Check each line of the records below and collect those holding "enable".

Top of Information shown

--- src/rtl/il_pkg.sv ---
package il_pkg;

  typedef struct packed {
    logic green;
    logic red;
  } lamp_t;

  // Next-state arithmetic of the two coupled flags.
  function automatic lamp_t lamp_next(lamp_t cur, logic trip, logic arm);
    logic g_set, g_clr, r_set, r_clr;
    lamp_t nx;
    g_set = ~trip & arm & ~cur.green;
    g_clr = (trip & cur.green) | (cur.green & cur.red);
    r_set = trip & ~cur.red;
    r_clr = (~trip & arm & cur.red) | (cur.green & cur.red);
    nx = cur;
    if (g_clr)      nx.green = 1'b0;
    else if (g_set) nx.green = 1'b1;
    if (r_clr)      nx.red = 1'b0;
    else if (r_set) nx.red = 1'b1;
    return nx;
  endfunction

endpackage

--- src/rtl/il_init_sync.sv ---
module il_init_sync (
  input  logic clk,
  input  logic init,
  output logic run
);
  logic [1:0] sh;

  always_ff @(posedge clk or posedge init) begin
    if (init) sh <= 2'b00;
    else      sh <= {sh[0], 1'b1};
  end

  assign run = sh[1];
endmodule

--- src/rtl/il_sync.sv ---
module il_sync #(
  parameter int STAGES = 2
) (
  input  logic clk,
  input  logic run,
  input  logic d,
  output logic q
);
  logic [STAGES-1:0] sh;

  always_ff @(posedge clk or negedge run) begin
    if (!run) sh <= '0;
    else      sh <= {sh[STAGES-2:0], d};
  end

  assign q = sh[STAGES-1];
endmodule

--- src/rtl/il_debounce.sv ---
module il_debounce #(
  parameter int DEB_BITS = 16,
  parameter bit DEB_EN   = 1'b1
) (
  input  logic clk,
  input  logic run,
  input  logic d,
  output logic q
);
  generate
    if (DEB_EN) begin : g_filter
      localparam logic [DEB_BITS-1:0] CMAX = {DEB_BITS{1'b1}};
      logic [DEB_BITS-1:0] cnt;
      logic                lvl;
      logic                differs;

      assign differs = (d != lvl);

      always_ff @(posedge clk or negedge run) begin
        if (!run) begin
          lvl <= 1'b0;
          cnt <= '0;
        end else if (!differs) begin
          cnt <= '0;
        end else if (cnt == CMAX) begin
          lvl <= d;
          cnt <= '0;
        end else begin
          cnt <= cnt + 1'b1;
        end
      end

      assign q = lvl;

      // a filtered level never moves while the input agrees with it
      a_r8_quiet_hold: assert property (@(posedge clk) disable iff (!run)
        !differs |=> $stable(lvl));
      // a change is only taken after the counter has run out
      a_r8_full_count: assert property (@(posedge clk) disable iff (!run)
        (differs && cnt != CMAX) |=> $stable(lvl));
    end else begin : g_bypass
      assign q = d;
    end
  endgenerate
endmodule

--- src/rtl/il_core.sv ---
module il_core
  import il_pkg::*;
(
  input  logic clk,
  input  logic run,
  input  logic trip_d,
  input  logic arm_d,
  output logic green,
  output logic red
);
  lamp_t st, nx;

  // Named events for the checks
  logic trip_evt, arm_ok, idle;
  assign trip_evt = trip_d;
  assign arm_ok   = arm_d & ~trip_d;
  assign idle     = ~trip_d & ~arm_d;

  assign nx = lamp_next(st, trip_d, arm_d);

  always_ff @(posedge clk or negedge run) begin
    if (!run) st <= '0;
    else      st <= nx;
  end

  assign green = st.green;
  assign red   = st.red;

  a_r1_init_dark: assert property (@(posedge clk)
    !run |-> (!green && !red));
  a_r2_arm_greens: assert property (@(posedge clk) disable iff (!run)
    arm_ok |=> (green && !red));
  a_r3_trip_reds: assert property (@(posedge clk) disable iff (!run)
    trip_evt |=> (red && !green));
  a_r4_arm_blocked: assert property (@(posedge clk) disable iff (!run)
    (trip_evt && arm_d && red) |=> red);
  a_r6_exclusive: assert property (@(posedge clk) disable iff (!run)
    !(green && red));
  a_r7_hold: assert property (@(posedge clk) disable iff (!run)
    idle |=> ($stable(green) && $stable(red)));
endmodule

--- src/rtl/trip_interlock.sv ---
module trip_interlock #(
  parameter int DEB_BITS    = 16,
  parameter bit DEB_EN      = 1'b1,
  parameter int SYNC_STAGES = 2
) (
  input  logic clk,
  input  logic init,
  input  logic trip_in,
  input  logic arm_in,
  output logic green,
  output logic red
);
  localparam int NIN = 2;

  logic           run;
  logic [NIN-1:0] raw, synced, clean;

  assign raw = {arm_in, trip_in};

  il_init_sync u_init (.clk(clk), .init(init), .run(run));

  for (genvar i = 0; i < NIN; i++) begin : g_in
    il_sync #(.STAGES(SYNC_STAGES)) u_sync (
      .clk(clk), .run(run), .d(raw[i]), .q(synced[i]));
    il_debounce #(.DEB_BITS(DEB_BITS), .DEB_EN(DEB_EN)) u_deb (
      .clk(clk), .run(run), .d(synced[i]), .q(clean[i]));
  end

  il_core u_core (
    .clk(clk), .run(run), .trip_d(clean[0]), .arm_d(clean[1]),
    .green(green), .red(red));
endmodule

--- config.mk ---
export PLATFORM = sky130hd
export DESIGN_NAME = trip_interlock
export DESIGN_NICKNAME = d
export VERILOG_FILES = /design/src/rtl/il_pkg.sv /design/src/rtl/il_init_sync.sv /design/src/rtl/il_sync.sv /design/src/rtl/il_debounce.sv /design/src/rtl/il_core.sv /design/src/rtl/trip_interlock.sv
export SDC_FILE = /design/constraint.sdc
export NUM_CORES = 1
export LEC_CHECK = 0
export ABC_CLOCK_PERIOD_IN_PS = 1300
export BUFFER_PORTS_ARGS = -buffer_cell sky130_fd_sc_hd__clkbuf_2
export CORE_MARGIN = 2
export CORE_UTILIZATION = 50
export DETAILED_ROUTE_END_ITERATION = 16
export HOLD_SLACK_MARGIN = 0.05
export PLACE_DENSITY = 0.69
export SYNTH_ARGS = -nofsm -noshare
export SYNTH_HDL_FRONTEND = slang
export SYNTH_SLANG_ARGS = --single-unit
export TNS_END_PERCENT = 10
--- constraint.sdc ---
create_clock -name clk -period 1.3 [get_ports clk]
set_input_delay 0 -clock clk [delete_from_list [all_inputs] [get_ports clk]]
set_output_delay 0 -clock clk [all_outputs]
set_load 0.01 [all_outputs]
# [Yosys cells after proc, flatten, opt, wreduce, memory -nomap -nowiden]
# Index checks and enable logic that the tools add are counted.
[word_totals] reg_bits=42 output_inout_bits=2 in_bits=4
[op_classes] muxes=8 reduce_logical=4 n_bitwise=11 eq_ne=4 add_sub_neg=2
[ops] operator="$mux 16" count=4
[ops] operator="$add 16x1->16 const B" count=2
[ops] operator="$eq 16x16->1 const B" count=2
[ops] operator="$and 1x1->1" count=6
[ops] operator="$mux 1" count=4
[ops] operator="$reduce_and 2->1" count=2
[ops] operator="$reduce_bool 2->1" count=2
[ops] operator="$not 1->1" count=3
[ops] operator="$ne 1x1->1" count=2
[ops] operator="$or 1x1->1" count=2

# [Logic depth before layout (Yosys ltp)]
[logic_depth] depth_word=5 ltp_mapped=6

# [By module]
# From an unflattened synthesis, not the netlist that was laid out.
[unflattened] hier_cells=181 area_unflattened_um2=1881.8
[modules_own_cells] mod="il_debounce" area_each_um2=820.8 instances=2 cells_each=83
[modules_own_cells] mod="il_sync" area_each_um2=50.0 instances=2 cells_each=2
[modules_own_cells] mod="il_core" area_each_um2=82.6 instances=1 cells_each=7
[modules_own_cells] mod="il_init_sync" area_each_um2=57.6 instances=1 cells_each=4

# [Worst setup path after synthesis]
# OpenSTA, ideal clock, no wires.
[synth_timing] path_type="register -> register" startpoint="reg g_in[1].u_deb.g_filter.cnt[0]" endpoint="reg g_in[1].u_deb.g_filter.cnt[11]" stages_incl_launch_ff=7 setup_slack_ns=-0.254 t_required_ns=1.229 path_buffers=1 t_arrival_ns=1.483 synth_period_minus_slack_ns=1.554 path_cell_list="dfrtp_1 -> ha_1 -> and4_1 -> and4_4 -> a31o_2 -> clkbuf_8 -> nor2_1"
[synth_between] elab_chain_cells=3 elab_cells_between_ends=4 classes_between="add/sub: 1; eq/ne: 1; mux: 2"
[synth_rtl] item="from (decl)" line_no="il_debounce.sv:13" text="logic [DEB_BITS-1:0] cnt;"
[synth_rtl] item="from (signal assigned)" line_no="il_debounce.sv:29" text="cnt <= cnt + 1'b1;"
[synth_rtl] item="$add 16x1->16 / $eq 16x16->1 (equally long branches)" line_no="il_debounce.sv:29, il_debounce.sv:25"
[synth_rtl] item="$mux 16 *" line_no="il_debounce.sv:25" text="end else if (cnt == CMAX) begin"
[synth_rtl] item="$mux 16 *" line_no="il_debounce.sv:23" text="end else if (!differs) begin"
# Mark *: on every way between the ends. The rest lies on a longest branch, timed or not.
# A chain may end at the register's enable or synchronous reset.

# [Worst setup path after layout]
[layout_timing] startpoint="reg g_in[1].u_deb.g_filter.cnt[0]" endpoint="reg g_in[1].u_deb.g_filter.lvl"
[layout_between] elab_chain_cells=2
[layout_rtl] item="$eq 16x16->1" line_no="il_debounce.sv:25"
[layout_rtl] item="$reduce_and 2->1 (no source line)"
[layout_rtl] item="to (signal assigned)" line_no="il_debounce.sv:21" text="lvl <= 1'b0;"
[layout_rtl] item="to (signal assigned)" line_no="il_debounce.sv:26" text="lvl <= d;"
[layout_rtl] item="to (decl)" line_no="il_debounce.sv:14" text="logic lvl;"
# No other way between the ends.

==> metrics.md <==
| Metric | Value |
|---|---|
| Leading area contributor after synthesis | `dfrtp_1` |
| Worst path required time | `1470 ps` |
| #FFs+latches synth | `42` |
| Fraction of layout cells with a size suffix above 1 | `0.344` |
| Vias in the first global route | `1531` |
| Final Cell Area | `2460 µm²` |
| Status | `complete, but fails checks` |
| Die Y | `65.4 µm` |
| Reg2Reg Depth | `5` |
| Total Wirelength | `3690 µm` |
| Post-layout power | `2330 µW` |
| TritonCTS Buffers | `5` |
| Worst setup SP type | `flop` |
| CP Class | `flop to flop` |
| Max incr delay on CP | `360 ps` |
| CTS tree | `yes` |
| Synth top area share | `0.557` |
| Area Growth Syn to Fin | `30.6%` |
| Fin. max-slew vios | `0` |
| Fin. Hold Viols | `0` |
| Max clock buf depth | `2` |
| Synth area leaders | `dfrtp_1 (56%), xnor2_1 (7.4%), nor2_1 (6.8%), xor2_1 (6.0%), nand3_1 (2.7%)` |
| R2r setup slk | `-180 ps` |
| Cell Area, Synth | `1890 µm²` |
| Core area | `3630 µm²` |
| I/O pins | `6` |
| FILL cells | `270` |
| Port bufs | `5` |
| Post-Syn Instances | `172` |
| Overflow after GRT | `0` |
| Drt initial violations | `74` |
| Number of inserted diodes | `0` |
| RSZ-0062 raised after global routing | `true` |
| CTS sink cnt | `42` |
| Synth cell types | `31` |
| Most common cell in the netlist | `dfrtp_1` |
| DRT antenna net count | `0` |
| Global Route Usage Sum | `0.206` |
| DRC | `0` |
| Critical path fanouts, max | `3` |
| Max Fclk | `675 MHz` |
| Post-DR wirelength/cell | `13.4 µm` |
| Hold/Removal Path Class | `input pin to async pin` |
| Slowest CP cell | `dfrtp_1` |
| Routed vias | `1397` |
| Final worst path period share | `1.14` |
| Final worst path period need | `1480 ps` |
| Std cell rows | `22` |
| Delay-heaviest family, CP | `simple AND/OR/NAND/NOR gates` |
| Initial antenna violation count | `0` |
| Syn Nets | `178` |
| Worst Path Arrival | `1660 ps` |
| Synth Warn # | `0` |
| Final GP Congestion | `0.857` |
| Post-route worst setup slack | `-181 ps` |
| Failing checks | `negative setup slack` |
| DR vias/cell | `5.08` |
| Die area | `4280 µm²` |
| DP Area | `2260 µm²` |
| Static Leak | `0.00111 µW` |
| Primary FF master, synth | `dfrtp_1` |
| Max Cap Viol | `0` |
| Clock skew | `6.90 ps` |
| Placed insts | `263` |
| Setup-failing EPs final | `28` |
| Die width | `65.4 µm` |
| Non-filler instance count after layout | `275` |
| First-pass GRT wire length | `6510 µm` |
| Nets@finish | `232` |
| Ys async rst share | `1.00` |
| Post-synth EDFFs | `0` |
| Syn avg cell area | `11.0 µm²` |
| Reg-to-reg startpoint | `g_in[1].u_deb.g_filter.cnt[0]$_DFF_PN0_` |
| Largest net degree at the start of global routing | `41` |
| FF-to-FF End | `g_in[1].u_deb.q$_DFFE_PN0P_` |
| VDD IR max | `0.000855 V` |
| Initial core utilization | `0.519` |
| Root buf cell | `clkbuf_8` |
| Drt first pass iters | `4` |
| Power Density | `946 nW/µm²` |
| Buf/Inv on CP | `0` |
| CP Cell Sequence | `ha_2, and4_1, and4_4, nand3_2, mux2_4` |
| Sequential fraction of the synthesis area | `0.557` |
| CTS H-tree depth | `2` |
| Post-synth top cells | `dfrtp_1 (42), nor2_1 (34), xnor2_1 (16)` |
| Clock transition at the registers of the reported paths | `80 ps` |
| Hpwl dp | `2680 µm` |
| Worst hold slack | `123 ps` |
| CP Capture Type | `flop` |
| Worst-Skew Late Latency | `290 ps` |
| Layout Utilization | `0.678` |
cells in the final DEF, fill, tap and decap left out, types with 3 or more instances in the layout:
| cell type | synthesis | routed |
|---|---|---|
| dlygate4sd3_1 | 0 | 3 |
| nand2_1 | 6 | 4 |
| and4_1 | 5 | 5 |
| xnor2_1 | 16 | 16 |
| nor2_1 | 34 | 34 |
| nand4_1 | 7 | 7 |
| xor2_1 | 13 | 13 |
| buf_4 | 0 | 42 |
| nand3_1 | 10 | 9 |
| clkbuf_8 | 1 | 6 |
| dfrtp_1 | 42 | 42 |
| inv_1 | 6 | 6 |
| clkbuf_2 | 0 | 5 |
| nor4_2 | 1 | 6 |
where the power goes:
part | internal (µW) | total [µW] | switching, µW
logic | 64.1 | 136 | 71.8
clock network | 426 | 849 | 423
registers | 1330 | 1350 | 15.9
flip-flops by register name (all words and copies together) (netlist names):
| register | flops |
|---|---|
| u_core.red | 1 |
| g_in.u_deb.g_filter.cnt | 32 |
| u_core.green | 1 |
| g_in.u_sync.sh | 4 |
| u_init.sh | 2 |
| g_in.u_deb.q | 2 |
stage by stage:
stage	setup slack, ps	TNS [ps]
3_3_place_gp	-132	-2050
4_1_cts	-189	-2190
3_5_place_dp	-203	-3430
6_report	-181	-1700
5_1_grt	-233	-4450
2_1_floorplan	-165	-2370
worst max-delay path by stage:
stage,start,end,slack [ps],cells after the start
after floorplan,g_in[1].u_deb.g_filter.cnt[0]$_DFF_PN0_,g_in[1].u_deb.q$_DFFE_PN0P_,-170,5
after global placement,g_in[1].u_deb.g_filter.cnt[1]$_DFF_PN0_,g_in[1].u_deb.g_filter.cnt[15]$_DFF_PN0_,-130,5
after detailed placement,g_in[1].u_deb.g_filter.cnt[1]$_DFF_PN0_,g_in[1].u_deb.g_filter.cnt[4]$_DFF_PN0_,-200,5
after CTS,g_in[1].u_deb.g_filter.cnt[1]$_DFF_PN0_,g_in[1].u_deb.q$_DFFE_PN0P_,-190,5
after global routing,g_in[1].u_deb.g_filter.cnt[0]$_DFF_PN0_,g_in[1].u_deb.q$_DFFE_PN0P_,-230,5
final,g_in[1].u_deb.g_filter.cnt[0]$_DFF_PN0_,g_in[1].u_deb.q$_DFFE_PN0P_,-180,5
layout make-up:
| type | count | area [µm²] | area share |
|---|---|---|---|
| clock inverters | 2 | 12.5 | 0.00508 |
| repair buffers | 51 | 390 | 0.158 |
| inverters | 6 | 22.5 | 0.00914 |
| clock buffers | 6 | 82.6 | 0.0335 |
| well taps | 48 | 60.1 | 0.0244 |
| flip-flops and latches | 42 | 1050 | 0.427 |
| multi-input cells | 120 | 845 | 0.343 |
worst min-delay path: cells and delay by family:
| family | cells | cell delay (ps) |
|---|---|---|
| buf+inv | 3 | 750 |
per-layer routing:
metal  track usage  routed length [µm]  part of all wire  up-vias
met3        0.0514                  84             0.023        4
li1              -                   -                 -      688
met2         0.399                2050              0.56       12
met1         0.215                1510              0.41      693
met5             0                   0                 0        -
met4        0.0625                  43             0.012        0
kinds of logic (layout without fill, tap and decap cells):
group	after synthesis	in the layout	share of synthesized area
buf+inv	10	65	0.0332
xor+xnor	29	29	0.135
mux	2	2	0.0139
compound gates	6	6	0.0192
fa+ha+maj	2	2	0.0133
flops	42	42	0.557
simple gates	80	80	0.227
other cells	1	1	0.00199
what timing repair did:
item / in CTS / in global routing
hold endpoints to repair: 4 / 0
endpoints found under the setup margin: 33 / 33
setup buffers: 2 / 0
gates resized for setup: 8 / 6
hold buffers: 3 / 0
pin swaps: 13 / 6
Note: power is estimated with default switching activity, not from simulation.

Bottom of Information shown

Result:
# Index checks and enable logic that the tools add are counted.
# A chain may end at the register's enable or synchronous reset.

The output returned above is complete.